The contributions of this work are as follows. First, it is the first work to adopt survival analysis for fraud detection. Different from classification models, our approach achieves consistent predictions along the time. Second, our revised survival model is designed for the training data with late response labels and can achieve fraud early detection. Third, instead of assuming any particular survival time distributions, we propose the use of RNN to learn the hazard rates of users from user activities along time and do not assume any specific distribution. Fourth, we conduct evaluations over two real-world datasets and our model outperform state-of-the-art fraud detection approaches.

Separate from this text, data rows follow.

**src/rtl/mtg_cell.sv**
```systemverilog
// One state word of the generator's shift chain.
// Depends on nothing; instantiated once per state word by the top level.
module mtg_cell (
  input  logic        clk,
  input  logic        en,
  input  logic [31:0] din,
  output logic [31:0] dout
);

  logic [31:0] word;

  // Take the neighbour's word whenever the chain advances
  always_ff @(posedge clk) begin
    if (en) begin
      word <= din;
    end
  end

  assign dout = word;

endmodule

```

Survival analysis: Survival analysis is to analyze and model the data where the outcome is the time until the occurrence of an event of interest [Wang, Li, and Reddy2017]. In survival analysis, the occurrence of an event is not always observed in an observation window, which is called censored.
Survival analysis is a widely-used tool in health data analysis [Liu et al.2018, Ranganath et al.2016, Yu et al.2011] and has been applied to various application fields, such as students dropout time [Ameri et al.2016], web user return time [Jing and Smola2017, Du et al.2016, Barbieri, Silvestri, and Lalmas2016], and user check-in time prediction [Yang, Cai, and Reddy2018]. To our knowledge, the survival analysis has not been investigated in the context of fraud detection.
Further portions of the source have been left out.